╔══
## config.mk

```make
export PLATFORM = sky130hd
export DESIGN_NAME = vec_stim_sequencer
export DESIGN_NICKNAME = d
export VERILOG_FILES = /design/src/rtl/vec_guide_pkg.sv /design/src/rtl/btn_debounce.sv /design/src/rtl/vec_stim_sequencer.sv
export SDC_FILE = /design/constraint.sdc
export NUM_CORES = 1
export LEC_CHECK = 0
export BUFFER_PORTS_ARGS = -buffer_cell sky130_fd_sc_hd__buf_4
export CAP_MARGIN = 20
export CORE_MARGIN = 2
export CORE_UTILIZATION = 60
export DETAILED_ROUTE_END_ITERATION = 8
export MAX_ROUTING_LAYER = met4
export PLACE_DENSITY = 0.78
export SLEW_MARGIN = 10
export SYNTH_ARGS = -nofsm -noshare
export SYNTH_HDL_FRONTEND = slang
export SYNTH_SLANG_ARGS = --single-unit
```

## constraint.sdc

```tcl
create_clock -name clk -period 5 [get_ports clk]
set_input_delay 0.25 -clock clk [delete_from_list [all_inputs] [get_ports clk]]
set_output_delay 0.25 -clock clk [all_outputs]
set_load 0.01 [all_outputs]
```
--- config.mk ---
export PLATFORM = sky130hd
export DESIGN_NAME = key_input_ctrl
export DESIGN_NICKNAME = d
export VERILOG_FILES = /design/src/rtl/key_input_pkg.sv /design/src/rtl/key_debounce.sv /design/src/rtl/key_input_ctrl.sv
export SDC_FILE = /design/constraint.sdc
export NUM_CORES = 1
export LEC_CHECK = 0
export BUFFER_PORTS_ARGS = -buffer_cell sky130_fd_sc_hd__buf_4
export CORE_MARGIN = 2
export CORE_UTILIZATION = 67
export CTS_CLUSTER_SIZE = 12
export DETAILED_ROUTE_END_ITERATION = 8
export PLACE_DENSITY = 0.85
export SLEW_MARGIN = 20
export SYNTH_ARGS = -nofsm -noshare
export SYNTH_HDL_FRONTEND = slang
export SYNTH_HIERARCHICAL = 1
export SYNTH_SLANG_ARGS = --single-unit
--- constraint.sdc ---
create_clock -name clk -period 4.33 [get_ports clk]
set_input_delay 0.866 -clock clk [delete_from_list [all_inputs] [get_ports clk]]
set_output_delay 0.866 -clock clk [all_outputs]
set_load 0.01 [all_outputs]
╚══
Return nothing but the lines from the top of the records above through the line that has "export SLEW_MARGIN = 20". Keep each one exact.

## config.mk

```make
export PLATFORM = sky130hd
export DESIGN_NAME = vec_stim_sequencer
export DESIGN_NICKNAME = d
export VERILOG_FILES = /design/src/rtl/vec_guide_pkg.sv /design/src/rtl/btn_debounce.sv /design/src/rtl/vec_stim_sequencer.sv
export SDC_FILE = /design/constraint.sdc
export NUM_CORES = 1
export LEC_CHECK = 0
export BUFFER_PORTS_ARGS = -buffer_cell sky130_fd_sc_hd__buf_4
export CAP_MARGIN = 20
export CORE_MARGIN = 2
export CORE_UTILIZATION = 60
export DETAILED_ROUTE_END_ITERATION = 8
export MAX_ROUTING_LAYER = met4
export PLACE_DENSITY = 0.78
export SLEW_MARGIN = 10
export SYNTH_ARGS = -nofsm -noshare
export SYNTH_HDL_FRONTEND = slang
export SYNTH_SLANG_ARGS = --single-unit
```

## constraint.sdc

```tcl
create_clock -name clk -period 5 [get_ports clk]
set_input_delay 0.25 -clock clk [delete_from_list [all_inputs] [get_ports clk]]
set_output_delay 0.25 -clock clk [all_outputs]
set_load 0.01 [all_outputs]
```
--- config.mk ---
export PLATFORM = sky130hd
export DESIGN_NAME = key_input_ctrl
export DESIGN_NICKNAME = d
export VERILOG_FILES = /design/src/rtl/key_input_pkg.sv /design/src/rtl/key_debounce.sv /design/src/rtl/key_input_ctrl.sv
export SDC_FILE = /design/constraint.sdc
export NUM_CORES = 1
export LEC_CHECK = 0
export BUFFER_PORTS_ARGS = -buffer_cell sky130_fd_sc_hd__buf_4
export CORE_MARGIN = 2
export CORE_UTILIZATION = 67
export CTS_CLUSTER_SIZE = 12
export DETAILED_ROUTE_END_ITERATION = 8
export PLACE_DENSITY = 0.85
export SLEW_MARGIN = 20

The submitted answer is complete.